He also noted that so-called “medicinal” cannabis has “no standardization of use: dosing, route of administration, post marketing follow-up, or anything else,” and went on to say that the “worst thing about cannabis is that it is described as harmless, a thing that it is definitely not.

“We are now 99 years since Prohibition. Alcohol was banned unless you could get a prescription, and indeed it was prescribed,” Rabinovich said. There were prescriptions for alcohol to relieve anemia, tuberculosis, pneumonia, high blood pressure, “and whatever you would expect from an early 20th century panacea.”

It is time, he said, “to put away with regulating substances and legalize everything.”

He pointed to alcohol as “a good example,” saying that one is not allowed to drive under its influence, nor is anyone allowed to sell it to children.

“Apart from that, as doctors we advise you not to consume it in large quantities, but you do not break any law if you do. This way we have good regulation. We tax it, the manufacturing conditions are adequate, and we do not pretend it to be a medicine.”

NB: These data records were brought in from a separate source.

==> config.mk <==
export PLATFORM = sky130hd
export DESIGN_NAME = asr_receiver
export DESIGN_NICKNAME = d
export VERILOG_FILES = /design/src/asr_pkg.sv /design/src/asr_receiver.sv
export VERILOG_INCLUDE_DIRS = /design/src
export SDC_FILE = /design/constraint.sdc
export NUM_CORES = 1
export LEC_CHECK = 0
export BUFFER_PORTS_ARGS = -buffer_cell sky130_fd_sc_hd__buf_2
export CAP_MARGIN = 10
export CORE_AREA = 5 5 136 138
export CTS_CLUSTER_DIAMETER = 50
export DETAILED_ROUTE_END_ITERATION = 6
export DIE_AREA = 0 0 141 143
export GPL_TIMING_DRIVEN = 0
export REMOVE_ABC_BUFFERS = 1
export SYNTH_ARGS = -nofsm -noshare
export SYNTH_HDL_FRONTEND = slang
export SYNTH_SLANG_ARGS = --single-unit
export TNS_END_PERCENT = 20
==> constraint.sdc <==
create_clock -name pclk -period 2.95 [get_ports pclk]
set_clock_uncertainty 0.15 [all_clocks]
set_input_delay 0.7375 -clock pclk [delete_from_list [all_inputs] [get_ports pclk]]
set_output_delay 0.7375 -clock pclk [all_outputs]
set_load 0.02 [all_outputs]
--- src/logic/utrc_pkg.sv ---
// Shared constants and types of the serial transmitter and receiver core
package utrc_pkg;
  localparam int FIFO_DEPTH = 64;
  localparam int PTR_W = 6;
  localparam int CNT_W = 7;
  localparam int TX_W = 8;
  localparam int RX_W = 12;
  localparam int CLK_HZ = 10_000_000;
  localparam int MAX_BPS = 2_000_000;
  localparam logic [7:0] OFS_DATA = 8'h00;
  localparam logic [7:0] OFS_FLAG = 8'h04;
  localparam logic [7:0] OFS_ERR = 8'h08;
  localparam logic [7:0] OFS_LINE = 8'h0c;
  localparam logic [7:0] OFS_CTRL = 8'h10;
  localparam logic [7:0] OFS_DIV = 8'h14;
  localparam logic [7:0] OFS_XCHAR = 8'h18;
  localparam logic [7:0] OFS_WMARK = 8'h1c;
  // tx_line_control fields
  localparam int LN_WLEN = 0;
  localparam int LN_PEN = 2;
  localparam int LN_EVEN = 3;
  localparam int LN_STICK = 4;
  localparam int LN_STOP2 = 5;
  localparam int LN_BRK = 6;
  // Control fields
  localparam int CT_EN = 0;
  localparam int CT_FIFO = 1;
  localparam int CT_OVS = 2;
  localparam int CT_RTS = 3;
  localparam int CT_CTS = 4;
  localparam int CT_SWF = 5;
  // flag_register fields
  localparam int FL_BUSY = 0;
  localparam int FL_RXE = 1;
  localparam int FL_TXF = 2;
  localparam int FL_RXF = 3;
  localparam int FL_TXE = 4;
  localparam int FL_PAUSE = 5;
  // Error register and receive entry fields
  localparam int ER_FE = 0;
  localparam int ER_PE = 1;
  localparam int ER_BE = 2;
  localparam int ER_OE = 3;
  localparam int DIV_FRAC_W = 6;
  localparam logic [6:0] LINE_RST = 7'h03;
  localparam logic [5:0] CTRL_RST = 6'h02;
  localparam logic [21:0] DIV_RST = 22'h000040;
  localparam logic [15:0] XCHAR_RST = 16'h1311;
  localparam logic [6:0] WMARK_RST = 7'h20;
  // Oversampling: 16 or 8 ticks a bit
  localparam logic [3:0] LAST16 = 4'hf;
  localparam logic [3:0] LAST8 = 4'h7;
  localparam logic [3:0] HALF16 = 4'h8;
  localparam logic [3:0] HALF8 = 4'h4;
  typedef enum logic [4:0] {
    ST_IDLE = 5'b00001,
    ST_START = 5'b00010,
    ST_DATA = 5'b00100,
    ST_PAR = 5'b01000,
    ST_STOP = 5'b10000
  } utrc_state_e;
endpackage
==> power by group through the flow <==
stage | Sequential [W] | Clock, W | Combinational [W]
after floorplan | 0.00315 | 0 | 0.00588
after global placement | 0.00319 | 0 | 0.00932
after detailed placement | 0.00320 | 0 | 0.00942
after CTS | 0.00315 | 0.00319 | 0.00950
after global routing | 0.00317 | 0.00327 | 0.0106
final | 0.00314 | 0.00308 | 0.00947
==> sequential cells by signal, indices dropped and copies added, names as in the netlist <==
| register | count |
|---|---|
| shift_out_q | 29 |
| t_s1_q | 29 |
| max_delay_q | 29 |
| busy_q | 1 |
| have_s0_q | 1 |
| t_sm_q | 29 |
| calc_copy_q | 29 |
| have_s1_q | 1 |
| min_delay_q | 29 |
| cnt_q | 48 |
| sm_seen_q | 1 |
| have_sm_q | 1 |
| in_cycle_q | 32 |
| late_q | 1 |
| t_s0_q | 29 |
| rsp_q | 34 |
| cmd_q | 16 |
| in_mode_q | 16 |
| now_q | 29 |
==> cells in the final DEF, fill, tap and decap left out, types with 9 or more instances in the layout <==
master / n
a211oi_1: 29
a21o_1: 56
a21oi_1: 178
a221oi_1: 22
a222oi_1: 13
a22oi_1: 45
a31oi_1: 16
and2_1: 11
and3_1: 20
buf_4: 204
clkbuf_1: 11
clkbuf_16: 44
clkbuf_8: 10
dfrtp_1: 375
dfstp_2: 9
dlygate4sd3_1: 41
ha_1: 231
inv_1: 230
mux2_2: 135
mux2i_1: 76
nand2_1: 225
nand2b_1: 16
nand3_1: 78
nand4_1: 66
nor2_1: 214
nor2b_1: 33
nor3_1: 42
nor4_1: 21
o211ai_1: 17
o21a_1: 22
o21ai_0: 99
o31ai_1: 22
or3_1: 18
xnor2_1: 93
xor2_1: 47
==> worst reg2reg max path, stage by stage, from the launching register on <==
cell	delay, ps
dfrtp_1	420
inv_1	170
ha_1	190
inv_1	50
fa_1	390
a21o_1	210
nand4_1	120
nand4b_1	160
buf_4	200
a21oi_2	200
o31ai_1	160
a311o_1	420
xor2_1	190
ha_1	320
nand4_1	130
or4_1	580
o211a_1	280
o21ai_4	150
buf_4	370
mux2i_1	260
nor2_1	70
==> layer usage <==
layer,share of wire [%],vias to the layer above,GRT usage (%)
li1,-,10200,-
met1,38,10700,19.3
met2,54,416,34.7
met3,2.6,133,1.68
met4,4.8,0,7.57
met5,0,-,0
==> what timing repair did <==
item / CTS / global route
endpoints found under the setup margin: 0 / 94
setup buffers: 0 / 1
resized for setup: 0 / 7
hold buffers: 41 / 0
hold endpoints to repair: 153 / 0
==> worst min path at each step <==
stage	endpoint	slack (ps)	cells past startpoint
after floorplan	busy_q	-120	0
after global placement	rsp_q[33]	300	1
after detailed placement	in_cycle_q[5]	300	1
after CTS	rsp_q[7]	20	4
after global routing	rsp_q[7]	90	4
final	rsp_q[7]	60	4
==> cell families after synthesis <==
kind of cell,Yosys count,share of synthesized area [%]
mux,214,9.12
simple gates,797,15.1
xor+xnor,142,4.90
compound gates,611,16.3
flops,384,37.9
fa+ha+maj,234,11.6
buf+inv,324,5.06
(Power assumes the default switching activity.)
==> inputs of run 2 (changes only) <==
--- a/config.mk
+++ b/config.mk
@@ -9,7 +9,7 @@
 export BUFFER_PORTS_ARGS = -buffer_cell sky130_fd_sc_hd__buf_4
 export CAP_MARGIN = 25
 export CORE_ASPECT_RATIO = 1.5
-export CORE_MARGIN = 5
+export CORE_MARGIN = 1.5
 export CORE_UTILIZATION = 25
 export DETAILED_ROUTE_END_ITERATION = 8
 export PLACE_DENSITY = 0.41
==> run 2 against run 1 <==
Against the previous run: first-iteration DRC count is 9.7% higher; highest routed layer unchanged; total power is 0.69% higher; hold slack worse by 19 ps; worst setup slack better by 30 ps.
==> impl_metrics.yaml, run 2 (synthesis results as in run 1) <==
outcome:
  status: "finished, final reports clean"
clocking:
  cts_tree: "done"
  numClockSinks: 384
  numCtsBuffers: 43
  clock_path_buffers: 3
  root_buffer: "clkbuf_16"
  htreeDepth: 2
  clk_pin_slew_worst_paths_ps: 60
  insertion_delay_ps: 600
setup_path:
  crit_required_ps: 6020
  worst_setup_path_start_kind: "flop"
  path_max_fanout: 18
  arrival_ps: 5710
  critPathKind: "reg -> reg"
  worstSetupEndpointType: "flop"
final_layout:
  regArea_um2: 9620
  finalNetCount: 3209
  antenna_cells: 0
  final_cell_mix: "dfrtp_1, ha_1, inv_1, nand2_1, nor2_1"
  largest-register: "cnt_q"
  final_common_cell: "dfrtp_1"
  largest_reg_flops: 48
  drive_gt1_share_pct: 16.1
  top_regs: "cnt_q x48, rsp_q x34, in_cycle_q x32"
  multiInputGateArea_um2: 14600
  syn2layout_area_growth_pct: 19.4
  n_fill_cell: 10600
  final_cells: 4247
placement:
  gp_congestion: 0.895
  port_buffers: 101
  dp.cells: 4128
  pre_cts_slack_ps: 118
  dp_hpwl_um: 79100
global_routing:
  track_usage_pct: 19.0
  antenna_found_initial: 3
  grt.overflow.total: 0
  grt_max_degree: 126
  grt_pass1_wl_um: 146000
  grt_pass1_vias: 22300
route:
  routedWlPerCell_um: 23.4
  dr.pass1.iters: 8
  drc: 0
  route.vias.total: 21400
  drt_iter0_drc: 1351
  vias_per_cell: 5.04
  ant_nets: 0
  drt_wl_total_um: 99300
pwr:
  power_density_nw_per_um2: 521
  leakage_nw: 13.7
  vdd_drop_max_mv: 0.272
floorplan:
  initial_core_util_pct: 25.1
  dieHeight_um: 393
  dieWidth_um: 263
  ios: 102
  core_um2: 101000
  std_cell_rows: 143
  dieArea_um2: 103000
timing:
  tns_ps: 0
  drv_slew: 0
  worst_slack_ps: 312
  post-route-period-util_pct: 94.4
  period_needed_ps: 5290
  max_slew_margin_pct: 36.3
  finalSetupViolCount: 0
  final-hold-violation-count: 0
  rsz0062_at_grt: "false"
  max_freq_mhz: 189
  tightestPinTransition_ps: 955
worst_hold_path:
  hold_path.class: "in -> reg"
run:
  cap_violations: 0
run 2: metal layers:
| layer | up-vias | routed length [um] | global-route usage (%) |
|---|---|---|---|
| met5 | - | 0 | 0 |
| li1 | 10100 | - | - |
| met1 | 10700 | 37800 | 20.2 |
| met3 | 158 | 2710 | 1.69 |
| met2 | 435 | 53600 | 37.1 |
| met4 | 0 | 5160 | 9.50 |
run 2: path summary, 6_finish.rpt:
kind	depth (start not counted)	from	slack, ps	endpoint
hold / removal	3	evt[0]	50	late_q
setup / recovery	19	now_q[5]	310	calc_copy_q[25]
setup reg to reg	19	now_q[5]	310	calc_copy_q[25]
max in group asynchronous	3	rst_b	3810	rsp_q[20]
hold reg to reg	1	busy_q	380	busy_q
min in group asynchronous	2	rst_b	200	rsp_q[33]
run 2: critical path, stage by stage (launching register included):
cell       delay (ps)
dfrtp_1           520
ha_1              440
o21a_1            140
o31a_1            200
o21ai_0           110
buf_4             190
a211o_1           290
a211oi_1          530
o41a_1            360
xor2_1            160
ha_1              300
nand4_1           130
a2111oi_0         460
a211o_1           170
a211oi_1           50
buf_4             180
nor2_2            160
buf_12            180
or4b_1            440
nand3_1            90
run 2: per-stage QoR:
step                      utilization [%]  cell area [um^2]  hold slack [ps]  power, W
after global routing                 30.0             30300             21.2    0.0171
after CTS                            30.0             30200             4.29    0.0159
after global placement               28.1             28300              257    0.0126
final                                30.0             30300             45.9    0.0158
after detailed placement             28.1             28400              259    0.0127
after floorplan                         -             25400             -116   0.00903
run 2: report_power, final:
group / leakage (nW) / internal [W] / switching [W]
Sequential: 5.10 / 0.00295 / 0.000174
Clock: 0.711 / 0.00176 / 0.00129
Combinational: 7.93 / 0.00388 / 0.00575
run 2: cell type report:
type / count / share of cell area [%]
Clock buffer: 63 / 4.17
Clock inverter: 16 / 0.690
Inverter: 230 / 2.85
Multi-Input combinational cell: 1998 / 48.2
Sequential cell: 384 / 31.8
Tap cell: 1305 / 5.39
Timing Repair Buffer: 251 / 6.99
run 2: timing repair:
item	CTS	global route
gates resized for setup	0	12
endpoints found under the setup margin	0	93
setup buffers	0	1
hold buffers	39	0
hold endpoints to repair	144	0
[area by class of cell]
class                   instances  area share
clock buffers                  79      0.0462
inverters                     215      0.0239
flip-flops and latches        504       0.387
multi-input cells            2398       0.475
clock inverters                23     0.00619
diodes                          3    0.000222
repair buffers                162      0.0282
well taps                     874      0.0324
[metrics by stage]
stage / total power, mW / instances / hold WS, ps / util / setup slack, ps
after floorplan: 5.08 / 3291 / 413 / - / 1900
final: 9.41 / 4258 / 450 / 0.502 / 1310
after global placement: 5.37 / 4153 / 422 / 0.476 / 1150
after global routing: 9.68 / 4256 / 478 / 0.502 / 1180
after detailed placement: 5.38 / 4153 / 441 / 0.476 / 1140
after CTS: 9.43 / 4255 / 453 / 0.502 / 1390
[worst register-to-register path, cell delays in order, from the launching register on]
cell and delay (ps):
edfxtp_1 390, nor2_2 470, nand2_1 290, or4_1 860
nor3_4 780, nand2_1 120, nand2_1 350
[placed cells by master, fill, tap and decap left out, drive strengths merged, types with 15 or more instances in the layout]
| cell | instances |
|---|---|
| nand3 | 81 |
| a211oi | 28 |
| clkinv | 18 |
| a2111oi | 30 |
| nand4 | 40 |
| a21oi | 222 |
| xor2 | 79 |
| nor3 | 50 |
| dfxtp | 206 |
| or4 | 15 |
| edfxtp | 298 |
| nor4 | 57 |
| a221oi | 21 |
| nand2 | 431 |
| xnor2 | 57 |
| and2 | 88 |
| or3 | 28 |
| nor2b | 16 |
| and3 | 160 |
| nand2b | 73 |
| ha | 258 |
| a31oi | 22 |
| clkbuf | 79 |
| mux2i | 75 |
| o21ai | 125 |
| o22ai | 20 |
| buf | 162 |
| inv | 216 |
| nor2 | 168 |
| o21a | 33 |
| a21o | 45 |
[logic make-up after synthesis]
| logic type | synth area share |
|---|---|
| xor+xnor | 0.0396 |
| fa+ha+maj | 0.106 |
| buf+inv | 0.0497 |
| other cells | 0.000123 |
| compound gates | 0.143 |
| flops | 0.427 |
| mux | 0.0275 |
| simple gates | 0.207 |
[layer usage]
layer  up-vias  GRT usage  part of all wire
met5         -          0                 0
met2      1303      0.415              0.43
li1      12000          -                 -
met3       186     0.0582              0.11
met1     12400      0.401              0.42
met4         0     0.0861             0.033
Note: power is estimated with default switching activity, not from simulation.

The Israeli Ministry of Health includes a Medical Cannabis Unit, which is the authorized unit that “examines applications and issues permits to hold, use and research dangerous drugs under the Dangerous Drugs Ordinance.

“The Medical Cannabis Unit examines medical recommendations to use cannabis for medical purposes, in accordance with the established procedures,” including as an adjunct treatment for post-traumatic stress disorder (PTSD).